*Your task*. Lines in the listing that hold the string "Nets" need to be tallied, and the total given alone.

*Listed records*.
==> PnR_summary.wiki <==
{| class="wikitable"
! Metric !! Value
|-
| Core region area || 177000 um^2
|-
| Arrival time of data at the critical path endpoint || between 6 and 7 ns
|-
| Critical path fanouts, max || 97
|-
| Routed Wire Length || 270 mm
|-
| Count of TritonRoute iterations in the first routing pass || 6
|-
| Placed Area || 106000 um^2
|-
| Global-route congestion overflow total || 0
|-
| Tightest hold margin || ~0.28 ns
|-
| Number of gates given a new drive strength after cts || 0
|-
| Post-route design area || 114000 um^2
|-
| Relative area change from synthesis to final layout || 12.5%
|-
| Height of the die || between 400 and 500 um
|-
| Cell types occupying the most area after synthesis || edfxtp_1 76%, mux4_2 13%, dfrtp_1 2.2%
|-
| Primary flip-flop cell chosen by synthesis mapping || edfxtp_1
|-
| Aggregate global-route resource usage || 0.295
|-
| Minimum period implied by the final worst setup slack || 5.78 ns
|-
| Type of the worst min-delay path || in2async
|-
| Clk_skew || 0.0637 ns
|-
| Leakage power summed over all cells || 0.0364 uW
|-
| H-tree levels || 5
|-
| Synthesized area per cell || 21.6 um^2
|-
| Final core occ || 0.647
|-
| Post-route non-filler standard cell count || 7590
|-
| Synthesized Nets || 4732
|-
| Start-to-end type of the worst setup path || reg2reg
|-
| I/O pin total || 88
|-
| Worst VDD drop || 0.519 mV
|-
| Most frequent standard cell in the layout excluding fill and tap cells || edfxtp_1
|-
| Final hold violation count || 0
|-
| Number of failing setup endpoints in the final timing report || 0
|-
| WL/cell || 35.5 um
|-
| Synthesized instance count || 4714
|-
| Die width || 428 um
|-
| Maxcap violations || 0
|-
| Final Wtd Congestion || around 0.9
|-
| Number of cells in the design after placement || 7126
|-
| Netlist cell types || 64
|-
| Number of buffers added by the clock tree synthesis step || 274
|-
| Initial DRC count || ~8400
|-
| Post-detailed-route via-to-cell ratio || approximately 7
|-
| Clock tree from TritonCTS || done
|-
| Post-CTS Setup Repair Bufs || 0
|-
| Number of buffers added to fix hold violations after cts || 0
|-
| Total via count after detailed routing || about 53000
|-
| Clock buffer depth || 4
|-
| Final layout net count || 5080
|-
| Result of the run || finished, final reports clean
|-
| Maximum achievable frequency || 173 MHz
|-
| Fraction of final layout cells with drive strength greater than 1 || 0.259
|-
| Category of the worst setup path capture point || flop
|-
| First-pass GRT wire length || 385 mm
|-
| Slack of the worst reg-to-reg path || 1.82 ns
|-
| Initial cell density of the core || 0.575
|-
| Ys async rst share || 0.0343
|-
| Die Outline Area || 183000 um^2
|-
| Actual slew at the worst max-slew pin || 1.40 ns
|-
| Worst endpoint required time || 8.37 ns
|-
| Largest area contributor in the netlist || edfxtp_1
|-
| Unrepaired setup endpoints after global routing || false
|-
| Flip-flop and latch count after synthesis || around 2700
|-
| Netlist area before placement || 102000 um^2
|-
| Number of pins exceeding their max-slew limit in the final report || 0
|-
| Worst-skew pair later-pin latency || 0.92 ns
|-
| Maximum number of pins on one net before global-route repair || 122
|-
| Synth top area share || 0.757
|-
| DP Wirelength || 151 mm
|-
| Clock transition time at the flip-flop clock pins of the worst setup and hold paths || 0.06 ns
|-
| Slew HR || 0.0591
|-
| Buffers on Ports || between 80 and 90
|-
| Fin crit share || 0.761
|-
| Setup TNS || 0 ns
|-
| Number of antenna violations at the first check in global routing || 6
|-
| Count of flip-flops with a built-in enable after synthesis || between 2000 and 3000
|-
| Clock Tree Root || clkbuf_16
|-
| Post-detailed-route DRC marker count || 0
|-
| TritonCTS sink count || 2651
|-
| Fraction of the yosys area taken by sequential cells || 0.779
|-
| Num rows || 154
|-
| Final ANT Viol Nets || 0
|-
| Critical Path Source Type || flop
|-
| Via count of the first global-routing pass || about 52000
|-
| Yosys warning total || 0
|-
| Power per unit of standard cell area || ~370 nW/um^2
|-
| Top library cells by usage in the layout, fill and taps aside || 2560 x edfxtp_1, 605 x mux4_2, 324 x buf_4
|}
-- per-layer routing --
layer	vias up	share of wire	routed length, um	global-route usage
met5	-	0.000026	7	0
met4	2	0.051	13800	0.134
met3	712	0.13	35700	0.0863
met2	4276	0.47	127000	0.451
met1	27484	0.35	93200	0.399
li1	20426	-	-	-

*Answer*. 2